══ EXTRACTED ENTRIES
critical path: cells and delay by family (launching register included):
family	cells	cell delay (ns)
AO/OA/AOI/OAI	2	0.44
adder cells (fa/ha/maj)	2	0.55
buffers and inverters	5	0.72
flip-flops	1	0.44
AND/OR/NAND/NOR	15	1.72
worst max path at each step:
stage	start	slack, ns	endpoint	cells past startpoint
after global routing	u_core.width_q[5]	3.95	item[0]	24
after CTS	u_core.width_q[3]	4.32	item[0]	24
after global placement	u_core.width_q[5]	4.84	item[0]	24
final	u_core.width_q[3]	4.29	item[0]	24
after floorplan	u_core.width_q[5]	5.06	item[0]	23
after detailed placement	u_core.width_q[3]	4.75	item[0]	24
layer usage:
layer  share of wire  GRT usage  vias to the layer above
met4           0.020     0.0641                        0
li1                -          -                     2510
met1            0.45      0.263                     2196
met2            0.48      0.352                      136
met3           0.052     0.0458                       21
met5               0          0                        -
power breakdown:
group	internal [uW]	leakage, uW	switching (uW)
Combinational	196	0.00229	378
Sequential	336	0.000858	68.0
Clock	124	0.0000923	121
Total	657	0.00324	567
[config.mk]
export PLATFORM = sky130hd
export DESIGN_NAME = bf3m_queue
export DESIGN_NICKNAME = d
export VERILOG_FILES = /design/src/hw/rtl/bf3m_pkg.sv /design/src/hw/rtl/bf3m_queue.sv
export SDC_FILE = /design/constraint.sdc
export NUM_CORES = 1
export LEC_CHECK = 0
export BUFFER_PORTS_ARGS = -buffer_cell sky130_fd_sc_hd__buf_2
export CAP_MARGIN = 5
export CORE_MARGIN = 3
export CORE_UTILIZATION = 35
export CTS_CLUSTER_DIAMETER = 30
export DETAILED_ROUTE_END_ITERATION = 7
export GPL_TIMING_DRIVEN = 0
export HOLD_SLACK_MARGIN = 0.06
export REMOVE_ABC_BUFFERS = 1
export SYNTH_ARGS = -nofsm -noshare
export SYNTH_HDL_FRONTEND = slang
export SYNTH_SLANG_ARGS = --single-unit
[constraint.sdc]
create_clock -name clk -period 2.9 [get_ports clk]
set_clock_uncertainty 0.05 [all_clocks]
set_input_delay 0.145 -clock clk [delete_from_list [all_inputs] [get_ports clk]]
set_output_delay 0.145 -clock clk [all_outputs]
set_load 0.03 [all_outputs]
[src/hw/rtl/bf3m_pkg.sv]
`default_nettype none

package bf3m_pkg;

	// frame size limits
	localparam int MAX_WIDTH  = 1024;
	localparam int MAX_HEIGHT = 4096;
	localparam int MIN_SIZE   = 3;

	localparam int PIX_W = 8;
	localparam int COL_W = $clog2(MAX_WIDTH);
	localparam int ROW_W = $clog2(MAX_HEIGHT);
	// clamped width and the lag counter hold values up to MAX_WIDTH + 1
	localparam int WN_W  = $clog2(MAX_WIDTH + 2);
	localparam int HN_W  = $clog2(MAX_HEIGHT + 1);

	// configuration registers
	localparam int WIDTH_REG_W  = 11;
	localparam int HEIGHT_REG_W = 13;
	localparam int CFG_DATA_W   = 13;
	localparam int CFG_INDEX_W  = 1;
	localparam logic [CFG_INDEX_W-1:0] REG_IMAGE_WIDTH  = 1'b0;
	localparam logic [CFG_INDEX_W-1:0] REG_IMAGE_HEIGHT = 1'b1;
	localparam logic [WIDTH_REG_W-1:0]  WIDTH_RESET  = 11'd640;
	localparam logic [HEIGHT_REG_W-1:0] HEIGHT_RESET = 13'd480;

	// 3x3 window and its sum
	localparam int WIN_SIZE = 9;
	localparam int CENTER   = 4;
	localparam int SUM_W    = $clog2(WIN_SIZE * ((1 << PIX_W) - 1) + 1);

	// divide by 9 as multiply by ceil(2^15 / 9), exact for sums below 2^15
	localparam int DIV_MUL_W = 12;
	localparam logic [DIV_MUL_W-1:0] DIV_MUL = 12'd3641;
	localparam int DIV_SHIFT = 15;
	localparam int PROD_W    = SUM_W + DIV_MUL_W;

	// queue between front and back
	localparam int QUEUE_DEPTH = 4;
	localparam int QPTR_W      = $clog2(QUEUE_DEPTH);
	localparam int QCNT_W      = $clog2(QUEUE_DEPTH + 1);

	// one classified word on its way to the back end
	typedef struct packed {
		logic [COL_W-1:0] col;
		logic [PIX_W-1:0] sample;
		logic             has_res;
		logic             interior;
		logic             last;
	} item_t;

endpackage

`default_nettype wire

[src/hw/rtl/bf3m_queue.sv]
`default_nettype none

module bf3m_queue (
	input  wire logic            clk,
	input  wire logic            arst_n,
	input  wire logic            push,
	input  wire bf3m_pkg::item_t push_item,
	input  wire logic            pop,
	output bf3m_pkg::item_t      head_item,
	output logic                 full,
	output logic                 avail
);
	import bf3m_pkg::*;

	item_t               entries_q [QUEUE_DEPTH];
	logic [QPTR_W-1:0]   wr_ptr_q;
	logic [QPTR_W-1:0]   rd_ptr_q;
	logic [QCNT_W-1:0]   count_q;
	logic                do_push;
	logic                do_pop;

	assign full      = count_q == QCNT_W'(QUEUE_DEPTH);
	assign avail     = count_q != '0;
	assign do_push   = push && !full;
	assign do_pop    = pop && avail;
	assign head_item = entries_q[rd_ptr_q];

	always_ff @(posedge clk) begin
		if (do_push) entries_q[wr_ptr_q] <= push_item;
	end

	always_ff @(posedge clk or negedge arst_n) begin
		if (!arst_n) begin
			wr_ptr_q <= '0;
			rd_ptr_q <= '0;
			count_q  <= '0;
		end else begin
			if (do_push) begin
				wr_ptr_q <= (wr_ptr_q == QPTR_W'(QUEUE_DEPTH - 1)) ? '0 : wr_ptr_q + QPTR_W'(1);
			end
			if (do_pop) begin
				rd_ptr_q <= (rd_ptr_q == QPTR_W'(QUEUE_DEPTH - 1)) ? '0 : rd_ptr_q + QPTR_W'(1);
			end
			if (do_push && !do_pop) count_q <= count_q + QCNT_W'(1);
			else if (do_pop && !do_push) count_q <= count_q - QCNT_W'(1);
		end
	end

endmodule

`default_nettype wire

==> results of run 1 <==
==> worst paths after layout <==
path                             startpoint           end  slack (ps)  cells past startpoint
worst min register to register   count_q[2]    count_q[2]         450                      1
max in group asynchronous            arst_n   rd_ptr_q[0]        2510                      2
worst max register to register   count_q[0]    count_q[2]         750                      8
min in group clk                        pop   rd_ptr_q[0]         120                      3
worst min-delay path                 arst_n    count_q[2]         110                      2
worst max-delay path            rd_ptr_q[1]  head_item[8]         640                      2
==> cell type report <==
cell class,count,area share
clock inverter,7,0.0100
tap,129,0.0380
timing repair buffer,69,0.107
multi-input combinational,47,0.178
clock buffer,9,0.0291
inverter,3,0.00265
sequential,91,0.635
==> kinds of logic after synthesis <==
group,synth area share
flops,0.766
mux,0.155
buf+inv,0.0188
simple gates,0.0259
fa+ha+maj,0.0270
xor+xnor,0.00746
==> worst max-delay path, delay by kind of cell, from the launching register on <==
| kind | cells | cell delay [ps] |
|---|---|---|
| muxes | 1 | 440 |
| buffers and inverters | 1 | 200 |
| DFF | 1 | 1060 |
==> stage by stage <==
step | hold WS (ps) | utilization | setup WS [ps]
after floorplan | -201 | - | 787
final | 110 | 0.447 | 640
after global routing | 97.5 | 0.447 | 473
after global placement | -53.3 | 0.406 | 456
after detailed placement | -50.5 | 0.407 | 754
after CTS | 99.6 | 0.447 | 565
==> flip-flops by register name, summed over array words and instances, names as in the netlist <==
signal and count:
wr_ptr_q 2, rd_ptr_q 2, entries_q 84, count_q 3
==> power by group through the flow <==
stage / logic [W] / clock network (W) / registers [W]
after floorplan: 0.00111 / 0 / 0.00195
after global placement: 0.00146 / 0 / 0.00203
after detailed placement: 0.00146 / 0 / 0.00205
after CTS: 0.00149 / 0.000761 / 0.00202
after global routing: 0.00156 / 0.000806 / 0.00206
final: 0.00146 / 0.000728 / 0.00200
==> per-layer routing <==
metal | up-vias | part of all wire | wire (um)
met3 | 5 | 0.053 | 306
li1 | 744 | - | -
met2 | 41 | 0.49 | 2830
met5 | - | 0 | 0
met1 | 823 | 0.45 | 2610
met4 | 0 | 0.0091 | 53
==> cell usage after synthesis (2+ instances only) <==
cell / number
sky130_fd_sc_hd__edfxtp_1: 84
sky130_fd_sc_hd__mux4_2: 21
sky130_fd_sc_hd__dfrtp_1: 7
sky130_fd_sc_hd__ha_1: 6
sky130_fd_sc_hd__and2_2: 4
sky130_fd_sc_hd__buf_6: 4
sky130_fd_sc_hd__mux2_4: 4
sky130_fd_sc_hd__inv_1: 3
sky130_fd_sc_hd__nor2_1: 3
sky130_fd_sc_hd__buf_2: 2
sky130_fd_sc_hd__xor2_1: 2
==> repair_timing <==
| action | 4_1_cts | 5_1_grt |
|---|---|---|
| endpoints found under the hold margin | 91 | 0 |
| setup endpoints to repair | 0 | 0 |
| hold buffers | 22 | 0 |
==> results list, run 1 <==
- Status: complete, no violations
- Row generation in the floorplan step produced 35 rows.
* Critical-path top delay cell: sky130_fd_sc_hd__dfrtp_1
- Worst Path Max Fanout: 23
- Relative contribution of sequential cells to total power: 0.478
- Port Buffers: 47
- Compared with the post-synthesis result, the final layout area differs by 20.7%.
* Clock network power share: 0.174
- M3 GR Usage: 0.0425
- The initial antenna violation count is 0.
* Total number of clock tree sinks: 91
- The setup path with the least slack is of type register to primary output.
- Via-to-Cell Ratio: 4.54
- FF+latch count, synth: 91
- The count of nets left with antenna violations once routing finished came out at 0.
- Commonest non-fill, non-tap cells in the layout: sky130_fd_sc_hd__edfxtp_1, sky130_fd_sc_hd__buf_2, sky130_fd_sc_hd__dlygate4sd3_1
- The initial utilization of the core area, before any placement, comes to 0.371.
* Count of flip-flops with a built-in enable after synthesis: 84
- Final Instance Count excl. Fillers: 355
* Combinational power share: 0.348
* Measured slew at the worst slew-check pin: 1090 ps
* First-pass GRT wire length: 9.53 mm
* Pre-Repair DR Iteration Count: 4
* Number of buffers inserted during clock tree synthesis: 9
- Dominant cells by area after synthesis: sky130_fd_sc_hd__edfxtp_1, sky130_fd_sc_hd__mux4_2, sky130_fd_sc_hd__dfrtp_1
* Die boundary width: 106 um
* Full die area: 0.0113 mm^2
- The later pin in the worst-skew pair is clocked with a latency of 340 ps.
* Post-synth top flop: sky130_fd_sc_hd__edfxtp_1
- Total count of hold-check failures in the final report: 0
* Area used by sequential logic in the layout: 0.00270 mm^2
* Count of fill cells added during filler insertion: 829
- Detailed placement finished with a half-perimeter wire length of 3.42 mm.
- In the global route stage, overall resource usage came out at 0.113.
- Leading area contributor after synthesis: sky130_fd_sc_hd__edfxtp_1
- Total grt overflow: 0
* Combined area of the multi-input logic cells: 757 um^2
* Met1 Use GR: 0.145
- The clock passes through at most 2 buffers.
- In the finished design, the share of the clock period the worst path needs comes to 0.779.
- Max-Cap Viols: 0
- Final setup fails: 0
* Peak supply drop: 0.419 mV
* Number of buffers added for setup after CTS: 0
- RSZ-0062 raised after global routing: no
- Counting tap cells, the placed design contains a total of 317 instances.
* Met2 Usage GRT: 0.181
- Critical Path Source Type: register
- Summed over all layers, the routed wires come to 5.80 mm.
- In this run the mean area of a mapped cell was 24.0 um^2.
- Data required time at the worst endpoint: 2710 ps
* Pin count of the biggest net entering global routing: 25
- The global routing stage identified its most utilized layer as met2.
- The smallest clock period supported by the final layout is computed as 2260 ps.
- Static timing analysis puts the maximum clock frequency at 443 MHz.
- After detailed routing, the average wire length per cell comes to 16.3 um.
- Measured against its own limit, the worst slew margin works out to 0.272.
* Most common cell after layout, fill and taps aside: sky130_fd_sc_hd__edfxtp_1
* Leakage: 1.50 nW
- Vias: 1613
- After clock tree synthesis, the clock-pin slew on the worst setup and hold paths is 80 ps.
- Total inserted antenna cells: 0
- Total power for the finished layout comes to 0.00418 W.
- The via count of the first global-routing pass came to 1793.
- In this run the standard cell core region covers 0.00950 mm^2.
- Number of primary I/O pins: 48
- Switching share of power: 0.356
- The synthesized netlist contains 18 unique library cells.
* Nets: 253
* Yosys warns: 0
* Post-route cell area: 0.00425 mm^2
- Category of the worst setup path capture point: primary output
- Post-synthesis sequential area ratio: 0.766
- In the routed design, unresolved DRC markers number 0.
* Internal: 0.00269 W
* Portion of synthesized cell area occupied by the leading cell type: 0.716
- Cell area reported after detailed placement: 0.00386 mm^2
- CTS tree: done
- Final-report max-slew violation count: 0
- Number of DRC violations after detailed-routing iteration 0: 52
- The H-tree was split into 3 levels.
* Data arrival time at the worst-slack endpoint: 2060 ps
- Net switching power figure: 0.00149 W
- Post-Synthesis Cells: 147
* Chip Height: 106 um
* Critical-path cell list: mux4_2 > buf_2
* Proportion of layout cells with a drive suffix above 1: 0.420
* Worst min-delay path class: input port to asynchronous set/reset pin
- In this run the cell area of the synthesized design comes to 0.00352 mm^2.
* Sum of negative setup slack: 0 ps
* Post-synthesis async set-or-reset flop share: 0.0769
- Root Buffer Master: sky130_fd_sc_hd__clkbuf_8
- RD Place Congestion: 0.653
- The largest single stage delay on the critical path is 1060 ps.
- Gates resized during post-CTS repair numbered 0.
- Power density over the cells: 984 mW/mm^2
(Power assumes the default switching activity.)
==> inputs of run 2 (changes only) <==
==> constraint.sdc (replaced) <==
create_clock -name clk -period 2 [get_ports clk]
set_clock_uncertainty 0.05 [all_clocks]
set_input_delay 0.1 -clock clk [delete_from_list [all_inputs] [get_ports clk]]
set_output_delay 0.1 -clock clk [all_outputs]
set_load 0.03 [all_outputs]
==> run 2 against run 1 <==
  * Count of clock-buffer cells in the layout did not move
  * Utilization rose by 1.5 points
  * Design area rose by 3.4%
  * Sequential share of layout area fell by 1.9 points
  * Combinational power rose by 69%
  * Sequential power rose by 38%
  * Critical path depth rose by 5
  * Flip-flop and latch count did not move
  * Worst setup slack got worse by 600 ps
==> results list, run 2 (same netlist as run 1, synthesis figures left out) <==
- The number of iterations in the first detailed-routing pass was 4 (unchanged).
* Nets: 267 (+5.5%)
- The average wire per standard cell was 16.3 um (about the same).
- The setup TNS was 0 ps (unchanged).
- Critical setup path kind: register to register
- The total vias in the final route was 1673 (+3.7%).
- The tightest slew margin relative to the limit was 0.595 (+0.323).
- The count of input and output buffers is 47 (unchanged).
- Number of H-tree levels: 3 (unchanged)
- Number of primary I/O pins: 48 (unchanged)
* CTS tree: done
* RSZ-0062 raised after global routing: yes
- Most common cell after layout, fill and taps aside: sky130_fd_sc_hd__edfxtp_1
* Peak supply drop: 0.589 mV (+40%)
- Pin count of the biggest net entering global routing: 24 (-4.0%)
* Total count of hold-check failures in the final report: 0 (unchanged)
- DRC: 0 (unchanged)
* Share of the core filled with cells in the final layout: 0.462 (+0.0151)
- met2 is the most crowded layer.
* Relative contribution of sequential cells to total power: 0.440 (-0.038)
- Largest reg by FF count: entries_q
- The combinational fraction of design power came to 0.392 (+0.044).
* Min Tclk post-route: 1960 ps
- Power density over the cells: 1430 mW/mm^2 (+46%)
- Grouping stages by cell kind, the critical path spends the most delay in adder cells.
- The library cells used most frequently in the layout, excluding fill and tap cells, are sky130_fd_sc_hd__edfxtp_1, sky130_fd_sc_hd__buf_2, sky130_fd_sc_hd__dlygate4sd3_1.
- The placeable core area came to 0.00950 mm^2 (unchanged).
- Via-to-Cell Ratio: 4.53 (-0.22%)
- Effective utilization at floorplan: 0.371 (unchanged)
- Proportion of layout cells with a drive suffix above 1: 0.471 (+0.0505)
- Number of placement rows: 35 (unchanged)
- The vertical die dimension came to 106 um (unchanged).
* Largest regs: entries_q: 84 flops, count_q: 3 flops
- The required time reported for the critical path endpoint was 2190 ps (-520 ps).
- Period Utilization, post-route: 0.979
- The placed wire-length estimate after detailed placement was 3.42 mm (unchanged).
- The sink count of the clock tree is 91 (unchanged).
- The met1 usage came to 0.150 (+0.00447).
- The first-pass GRT wire length is 9.80 mm (+2.8%).
- The clock share of power is 0.168 (-0.006).
* RD Place Congestion: 0.653 (unchanged)
- Max reg flops: 84 (unchanged)
- Final-report max-slew violation count: 0 (unchanged)
* Critical-path top delay cell: sky130_fd_sc_hd__dfrtp_2
- Clock latency on the worst-skew pair: 350 ps (about the same)
* Buffering stage count on the worst path with inverters included: 2 (+1)
- Highest achievable clock rate: 511 MHz
* Antenna violations before repair: 0 (unchanged)
- The met3 usage came to 0.0437 (+0.00121).
- The maximum root-to-sink buffer count came to 2 (unchanged).
- Count of nets left with antenna violations after detail routing: 0 (unchanged)
- The clock-pin slew of the registers on the worst-case setup and hold paths is 80 ps (about the same).
- Measured slew at the worst slew-check pin: 607 ps (-484 ps)
- Final setup fails: 0 (unchanged)
- The met2 track utilization from global routing was 0.185 (+0.00452).
- Total inserted antenna cells: 0 (unchanged)
- The violation count after the first detailed-route iteration was 63 (+21%).
- The data arrival time at the worst-slack endpoint is 2150 ps (+90 ps).
* Critical Path Source Type: register
- The aggregate global-route resource usage came to 0.116 (+0.00302).
* Internal: 0.00407 W (+51%)
- Switching share of power: 0.353 (-0.00327)
- Via count of the first global-routing pass: 1836 (+2.4%)
* Worst Path Max Fanout: 5 (-78%)
- The path class of the tightest hold or removal check is input port to register.
- Root Buffer Master: sky130_fd_sc_hd__clkbuf_8
* Slowest Stage Delay on Critical Path: 430 ps (-630 ps)
* Category of the worst setup path capture point: register
- Leakage: 1.57 nW (+4.7%)
- Status: complete, no violations
- Full die area: 0.0113 mm^2 (unchanged)
- The final wirelength came to 6.03 mm (+4.0%).
* Critical-path cell list: buf_4 > nor3b_4 > nor2b_4 > ha_4 > inv_2 > fa_2 > mux2_2
- The number of buffers added by the clock tree synthesis step came to 9 (unchanged).
* Relative area change from synthesis to final layout: 24.8%
- Total grt overflow: 0 (unchanged)
- The die width was 106 um (unchanged).
- Max-Cap Viols: 0 (unchanged)
- The filler cell count came to 817 (-1.4%).
- The setup slack on the worst flop-to-flop path is 40 ps (-710 ps).
- Net switching power figure: 0.00222 W (+49%)
==> run 2: changes by cell type in the layout (fill, tap and decap cells not counted), moves of 2 or more <==
cell,previous run,this run
sky130_fd_sc_hd__dfrtp_2,1,3
sky130_fd_sc_hd__buf_4,0,11
sky130_fd_sc_hd__dfrtp_1,6,3
sky130_fd_sc_hd__dlygate4sd3_1,22,24
==> run 2: per-layer routing <==
layer,up-vias,share of wire
li1,774,-
met1,853,0.45
met2,40,0.48
met3,6,0.054
met4,0,0.0093
met5,-,0
==> run 2: what timing repair did <==
action                                  4_1_cts  5_1_grt
setup buffers                                 8        4
hold buffers                                 24        0
endpoints found under the setup margin       23        2
endpoints found under the hold margin        91        0
gates resized for setup                       8        1
pin swaps                                     4        2
==> run 2: worst paths after layout <==
check,from,end,cells past startpoint
worst max-delay path,count_q[1],count_q[1],7
worst min-delay path,pop,count_q[0],4
worst max register to register,count_q[1],count_q[1],7
worst min register to register,count_q[2],count_q[2],1
max in group asynchronous,arst_n,rd_ptr_q[0],4
min in group asynchronous,arst_n,wr_ptr_q[0],3
==> run 2: final cells by class <==
type / instances / area, um^2 / area share
Clock buffer: 9 / 124 / 0.0282
Timing Repair Buffer: 83 / 573 / 0.130
Inverter: 3 / 11.3 / 0.00256
Sequential cell: 91 / 2710 / 0.616
Clock inverter: 7 / 42.5 / 0.00968
Tap cell: 129 / 161 / 0.0367
Multi-Input combinational cell: 47 / 777 / 0.177
==> run 2: per-stage QoR <==
stage          setup slack, ps  std cells  cell area [um^2]  power, W  hold slack [ps]
4_1_cts                   3.91        365              4360   0.00637             99.6
3_5_place_dp              -146        317              3860   0.00508            -95.5
2_1_floorplan             -113        141              3470   0.00445             -246
6_report                  41.5        369              4390   0.00630              119
3_3_place_gp              -399        317              3860   0.00506            -98.3
5_1_grt                  -34.1        369              4390   0.00666             99.9
==> run 2: power by group through the flow <==
stage	Sequential [W]	Clock, W	Combinational [W]
after global placement	0.00295	0	0.00211
after floorplan	0.00283	0	0.00162
final	0.00277	0.00106	0.00247
after detailed placement	0.00297	0	0.00212
after CTS	0.00278	0.00110	0.00248
after global routing	0.00283	0.00117	0.00266
==> run 2: tightest hold or removal path: stages <==
cell and delay [ps]:
sky130_fd_sc_hd__buf_2 120, sky130_fd_sc_hd__nand2_4 70, sky130_fd_sc_hd__ha_4 140, sky130_fd_sc_hd__xnor2_1 60
==> inputs of run 3 (changes only) <==
--- a/config.mk
+++ b/config.mk
@@ -10,6 +10,7 @@
 export CORE_MARGIN = 3
 export CORE_UTILIZATION = 35
 export CTS_CLUSTER_DIAMETER = 30
+export CTS_CLUSTER_SIZE = 16
 export DETAILED_ROUTE_END_ITERATION = 7
 export GPL_TIMING_DRIVEN = 0
 export HOLD_SLACK_MARGIN = 0.06
==> constraint.sdc (replaced) <==
create_clock -name clk -period 2 [get_ports clk]
set_clock_uncertainty 0.05 [all_clocks]
set_input_delay 0 -clock clk [delete_from_list [all_inputs] [get_ports clk]]
set_output_delay 0 -clock clk [all_outputs]
set_load 0.03 [all_outputs]
==> run 3 against run 2 <==
  * Power grew 1.1%
  * Non-clock buffer count grew 1
  * First-iteration DRC count down 25%
  * Die area unchanged
  * Clock power about the same
  * Flip-flop and latch count unchanged
  * Worst hold slack gained 230 ps
  * Critical path type unchanged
════
■ WHAT TO WORK ON ■
Return only the number of lines in the entries above that contain the word "latency".

■ RESULT ■
2